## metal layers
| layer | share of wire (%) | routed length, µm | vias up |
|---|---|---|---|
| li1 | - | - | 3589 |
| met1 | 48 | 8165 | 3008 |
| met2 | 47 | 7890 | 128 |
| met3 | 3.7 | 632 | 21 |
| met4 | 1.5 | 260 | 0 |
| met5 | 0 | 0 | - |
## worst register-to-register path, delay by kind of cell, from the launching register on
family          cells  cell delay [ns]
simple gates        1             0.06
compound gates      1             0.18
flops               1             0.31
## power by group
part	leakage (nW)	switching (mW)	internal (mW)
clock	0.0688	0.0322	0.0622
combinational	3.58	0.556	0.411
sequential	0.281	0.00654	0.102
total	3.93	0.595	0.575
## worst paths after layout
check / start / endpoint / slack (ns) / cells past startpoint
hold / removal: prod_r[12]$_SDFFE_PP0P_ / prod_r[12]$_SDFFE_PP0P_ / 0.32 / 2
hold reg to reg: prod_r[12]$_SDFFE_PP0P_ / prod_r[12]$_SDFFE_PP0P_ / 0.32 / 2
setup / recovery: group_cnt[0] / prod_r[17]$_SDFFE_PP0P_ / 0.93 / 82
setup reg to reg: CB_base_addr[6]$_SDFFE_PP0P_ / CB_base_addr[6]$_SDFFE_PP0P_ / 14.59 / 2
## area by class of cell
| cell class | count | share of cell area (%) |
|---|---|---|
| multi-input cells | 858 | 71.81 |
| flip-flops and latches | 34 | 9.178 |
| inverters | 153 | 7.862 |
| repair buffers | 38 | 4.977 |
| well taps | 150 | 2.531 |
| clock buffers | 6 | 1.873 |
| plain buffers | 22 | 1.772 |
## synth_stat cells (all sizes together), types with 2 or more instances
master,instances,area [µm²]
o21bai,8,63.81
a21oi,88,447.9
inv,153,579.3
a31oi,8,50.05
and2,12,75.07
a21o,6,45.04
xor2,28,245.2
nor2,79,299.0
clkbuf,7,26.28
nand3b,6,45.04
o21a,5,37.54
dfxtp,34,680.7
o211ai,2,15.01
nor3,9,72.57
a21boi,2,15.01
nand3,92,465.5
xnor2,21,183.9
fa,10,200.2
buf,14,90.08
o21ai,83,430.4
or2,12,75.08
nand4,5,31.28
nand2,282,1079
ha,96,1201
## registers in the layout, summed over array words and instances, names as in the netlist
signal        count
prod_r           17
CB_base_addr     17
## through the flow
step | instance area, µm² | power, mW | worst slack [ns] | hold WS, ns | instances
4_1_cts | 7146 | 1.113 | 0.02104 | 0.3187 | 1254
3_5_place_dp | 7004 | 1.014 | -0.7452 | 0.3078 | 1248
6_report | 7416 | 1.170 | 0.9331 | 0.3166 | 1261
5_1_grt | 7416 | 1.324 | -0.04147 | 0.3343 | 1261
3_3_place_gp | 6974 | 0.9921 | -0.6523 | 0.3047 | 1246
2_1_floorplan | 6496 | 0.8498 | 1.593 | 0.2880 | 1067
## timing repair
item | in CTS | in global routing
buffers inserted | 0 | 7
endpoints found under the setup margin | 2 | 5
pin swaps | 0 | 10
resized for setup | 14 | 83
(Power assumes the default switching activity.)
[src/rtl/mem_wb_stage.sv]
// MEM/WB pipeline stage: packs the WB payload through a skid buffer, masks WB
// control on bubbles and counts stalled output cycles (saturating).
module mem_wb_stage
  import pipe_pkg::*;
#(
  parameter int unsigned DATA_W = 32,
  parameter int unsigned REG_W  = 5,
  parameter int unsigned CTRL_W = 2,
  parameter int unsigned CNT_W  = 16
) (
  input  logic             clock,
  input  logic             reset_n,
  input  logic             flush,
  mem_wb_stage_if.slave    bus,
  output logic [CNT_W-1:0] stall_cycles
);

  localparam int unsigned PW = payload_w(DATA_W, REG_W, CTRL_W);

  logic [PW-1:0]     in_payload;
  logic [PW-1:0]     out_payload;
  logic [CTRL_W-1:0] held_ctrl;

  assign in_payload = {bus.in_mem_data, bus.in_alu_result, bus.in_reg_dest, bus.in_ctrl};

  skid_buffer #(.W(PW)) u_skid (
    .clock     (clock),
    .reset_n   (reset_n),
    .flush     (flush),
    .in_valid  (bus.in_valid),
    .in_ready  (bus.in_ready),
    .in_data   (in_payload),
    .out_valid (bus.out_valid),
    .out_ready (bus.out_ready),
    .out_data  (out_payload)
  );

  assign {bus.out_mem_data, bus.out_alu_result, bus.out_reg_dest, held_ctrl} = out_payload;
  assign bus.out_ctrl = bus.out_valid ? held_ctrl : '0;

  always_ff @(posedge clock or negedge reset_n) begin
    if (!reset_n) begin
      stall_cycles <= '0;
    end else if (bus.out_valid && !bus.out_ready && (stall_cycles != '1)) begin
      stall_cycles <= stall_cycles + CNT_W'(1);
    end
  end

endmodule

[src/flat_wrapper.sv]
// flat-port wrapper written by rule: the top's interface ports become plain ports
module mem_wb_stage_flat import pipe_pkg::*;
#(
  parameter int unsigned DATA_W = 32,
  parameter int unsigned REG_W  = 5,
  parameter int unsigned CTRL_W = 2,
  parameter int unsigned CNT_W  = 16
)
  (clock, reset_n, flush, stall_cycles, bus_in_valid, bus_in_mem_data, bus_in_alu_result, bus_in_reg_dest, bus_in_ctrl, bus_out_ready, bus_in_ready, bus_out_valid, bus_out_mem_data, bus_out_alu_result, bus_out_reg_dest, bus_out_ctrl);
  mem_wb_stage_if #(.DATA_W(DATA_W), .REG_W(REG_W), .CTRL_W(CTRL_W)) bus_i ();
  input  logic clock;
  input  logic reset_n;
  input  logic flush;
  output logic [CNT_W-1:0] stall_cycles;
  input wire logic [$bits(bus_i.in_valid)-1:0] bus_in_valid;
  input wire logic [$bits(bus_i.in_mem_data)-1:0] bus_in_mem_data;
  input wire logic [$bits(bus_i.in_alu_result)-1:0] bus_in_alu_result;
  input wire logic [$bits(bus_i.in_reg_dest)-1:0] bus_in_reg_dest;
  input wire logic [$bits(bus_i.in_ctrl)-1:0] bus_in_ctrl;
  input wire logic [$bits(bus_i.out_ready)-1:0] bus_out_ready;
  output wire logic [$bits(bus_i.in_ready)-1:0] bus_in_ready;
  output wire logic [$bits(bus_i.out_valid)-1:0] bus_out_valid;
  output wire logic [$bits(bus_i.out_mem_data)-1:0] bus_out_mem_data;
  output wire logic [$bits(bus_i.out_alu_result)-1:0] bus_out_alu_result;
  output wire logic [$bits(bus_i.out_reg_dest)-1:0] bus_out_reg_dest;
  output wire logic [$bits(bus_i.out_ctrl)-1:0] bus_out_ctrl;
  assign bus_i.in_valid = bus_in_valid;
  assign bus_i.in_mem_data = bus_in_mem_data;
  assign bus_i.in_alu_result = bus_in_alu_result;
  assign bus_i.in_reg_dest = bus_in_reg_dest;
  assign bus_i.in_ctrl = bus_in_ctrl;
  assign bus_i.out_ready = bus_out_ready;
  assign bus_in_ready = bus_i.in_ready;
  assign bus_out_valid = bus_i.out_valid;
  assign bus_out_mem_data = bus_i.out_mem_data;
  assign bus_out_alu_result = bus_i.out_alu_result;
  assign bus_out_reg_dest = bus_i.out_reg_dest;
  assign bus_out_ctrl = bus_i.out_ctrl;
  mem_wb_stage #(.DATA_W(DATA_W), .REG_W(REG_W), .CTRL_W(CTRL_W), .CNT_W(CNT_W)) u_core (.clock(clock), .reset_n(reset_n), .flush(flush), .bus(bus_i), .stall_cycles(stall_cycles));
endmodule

= = = = =

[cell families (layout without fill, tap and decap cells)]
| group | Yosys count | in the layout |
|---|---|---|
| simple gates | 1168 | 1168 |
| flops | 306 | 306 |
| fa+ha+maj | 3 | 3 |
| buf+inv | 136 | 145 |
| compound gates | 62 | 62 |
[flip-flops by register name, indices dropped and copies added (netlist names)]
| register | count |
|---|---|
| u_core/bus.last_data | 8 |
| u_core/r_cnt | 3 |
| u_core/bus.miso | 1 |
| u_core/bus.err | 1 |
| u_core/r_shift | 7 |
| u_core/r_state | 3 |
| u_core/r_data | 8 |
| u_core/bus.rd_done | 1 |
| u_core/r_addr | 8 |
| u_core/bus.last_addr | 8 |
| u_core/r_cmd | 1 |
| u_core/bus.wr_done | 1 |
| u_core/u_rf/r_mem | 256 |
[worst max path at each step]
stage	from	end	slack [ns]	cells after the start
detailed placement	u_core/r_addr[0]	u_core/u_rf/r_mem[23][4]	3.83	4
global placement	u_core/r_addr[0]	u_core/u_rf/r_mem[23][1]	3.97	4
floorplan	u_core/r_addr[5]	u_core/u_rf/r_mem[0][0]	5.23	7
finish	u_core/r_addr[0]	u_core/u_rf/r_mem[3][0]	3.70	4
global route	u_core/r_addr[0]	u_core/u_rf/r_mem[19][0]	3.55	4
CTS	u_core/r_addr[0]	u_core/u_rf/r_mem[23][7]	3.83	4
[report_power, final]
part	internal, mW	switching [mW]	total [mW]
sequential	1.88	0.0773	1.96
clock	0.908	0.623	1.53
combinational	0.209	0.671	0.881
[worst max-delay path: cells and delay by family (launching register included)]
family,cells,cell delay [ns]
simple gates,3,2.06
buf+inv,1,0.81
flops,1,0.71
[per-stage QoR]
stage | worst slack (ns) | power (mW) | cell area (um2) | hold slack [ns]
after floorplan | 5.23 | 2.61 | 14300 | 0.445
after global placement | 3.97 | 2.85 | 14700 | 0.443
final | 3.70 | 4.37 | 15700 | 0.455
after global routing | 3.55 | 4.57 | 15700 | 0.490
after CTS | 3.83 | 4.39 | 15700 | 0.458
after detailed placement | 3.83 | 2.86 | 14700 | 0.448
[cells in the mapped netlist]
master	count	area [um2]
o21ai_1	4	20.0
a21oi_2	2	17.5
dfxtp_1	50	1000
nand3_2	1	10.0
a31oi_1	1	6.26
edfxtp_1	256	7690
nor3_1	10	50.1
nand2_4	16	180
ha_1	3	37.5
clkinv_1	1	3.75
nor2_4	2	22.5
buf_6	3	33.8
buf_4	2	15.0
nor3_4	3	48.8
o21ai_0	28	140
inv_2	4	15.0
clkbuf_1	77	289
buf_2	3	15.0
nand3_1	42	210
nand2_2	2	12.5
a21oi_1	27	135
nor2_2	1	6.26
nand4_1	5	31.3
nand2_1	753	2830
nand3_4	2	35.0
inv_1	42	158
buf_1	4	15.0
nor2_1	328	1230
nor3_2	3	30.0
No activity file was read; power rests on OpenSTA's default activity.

= = = = =

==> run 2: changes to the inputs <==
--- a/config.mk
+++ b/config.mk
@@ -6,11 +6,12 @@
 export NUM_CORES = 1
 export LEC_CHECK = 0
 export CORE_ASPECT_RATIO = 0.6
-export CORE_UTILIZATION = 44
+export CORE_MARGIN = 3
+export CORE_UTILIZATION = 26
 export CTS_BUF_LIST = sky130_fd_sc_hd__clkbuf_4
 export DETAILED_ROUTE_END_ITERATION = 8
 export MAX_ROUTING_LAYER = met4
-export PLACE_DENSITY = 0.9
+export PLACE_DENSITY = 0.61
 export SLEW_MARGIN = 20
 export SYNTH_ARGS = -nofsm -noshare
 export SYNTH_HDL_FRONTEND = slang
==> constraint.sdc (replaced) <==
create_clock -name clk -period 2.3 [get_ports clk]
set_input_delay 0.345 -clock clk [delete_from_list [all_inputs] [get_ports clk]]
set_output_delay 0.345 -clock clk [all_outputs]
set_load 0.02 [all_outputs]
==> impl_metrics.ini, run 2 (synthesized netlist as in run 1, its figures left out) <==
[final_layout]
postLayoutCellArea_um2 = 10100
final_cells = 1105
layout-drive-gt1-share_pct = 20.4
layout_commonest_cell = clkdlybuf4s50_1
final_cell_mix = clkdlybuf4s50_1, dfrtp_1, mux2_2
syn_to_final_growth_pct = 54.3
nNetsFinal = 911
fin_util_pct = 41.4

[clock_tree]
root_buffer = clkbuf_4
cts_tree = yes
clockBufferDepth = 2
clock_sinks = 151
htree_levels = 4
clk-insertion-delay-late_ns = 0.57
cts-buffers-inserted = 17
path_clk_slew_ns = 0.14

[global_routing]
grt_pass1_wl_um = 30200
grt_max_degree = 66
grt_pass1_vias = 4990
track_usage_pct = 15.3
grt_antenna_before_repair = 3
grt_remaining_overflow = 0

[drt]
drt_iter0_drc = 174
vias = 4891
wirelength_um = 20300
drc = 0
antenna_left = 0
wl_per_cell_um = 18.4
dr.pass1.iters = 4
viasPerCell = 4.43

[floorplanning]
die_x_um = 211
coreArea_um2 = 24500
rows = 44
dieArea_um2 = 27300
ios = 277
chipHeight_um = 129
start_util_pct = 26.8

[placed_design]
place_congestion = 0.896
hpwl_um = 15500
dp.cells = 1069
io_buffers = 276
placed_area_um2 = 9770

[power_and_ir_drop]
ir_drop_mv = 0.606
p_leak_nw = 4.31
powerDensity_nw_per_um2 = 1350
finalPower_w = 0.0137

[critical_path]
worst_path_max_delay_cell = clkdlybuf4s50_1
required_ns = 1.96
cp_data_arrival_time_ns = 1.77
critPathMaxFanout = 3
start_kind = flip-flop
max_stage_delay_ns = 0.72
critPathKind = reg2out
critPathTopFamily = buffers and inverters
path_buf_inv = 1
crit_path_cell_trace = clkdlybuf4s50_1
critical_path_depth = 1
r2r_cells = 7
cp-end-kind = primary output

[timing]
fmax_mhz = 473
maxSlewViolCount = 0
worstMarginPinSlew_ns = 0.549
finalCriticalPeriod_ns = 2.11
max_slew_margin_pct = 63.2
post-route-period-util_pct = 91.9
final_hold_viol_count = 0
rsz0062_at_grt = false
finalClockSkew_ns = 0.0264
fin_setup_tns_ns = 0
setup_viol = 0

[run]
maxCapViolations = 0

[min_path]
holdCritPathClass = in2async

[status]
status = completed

= = = = =

REQUIRED WORK: The answer must consist of each line from the entries that contains the string "slack".

RESPONSE FOR THIS EXERCISE:
check / start / endpoint / slack (ns) / cells past startpoint
step | instance area, µm² | power, mW | worst slack [ns] | hold WS, ns | instances
stage	from	end	slack [ns]	cells after the start
stage | worst slack (ns) | power (mW) | cell area (um2) | hold slack [ns]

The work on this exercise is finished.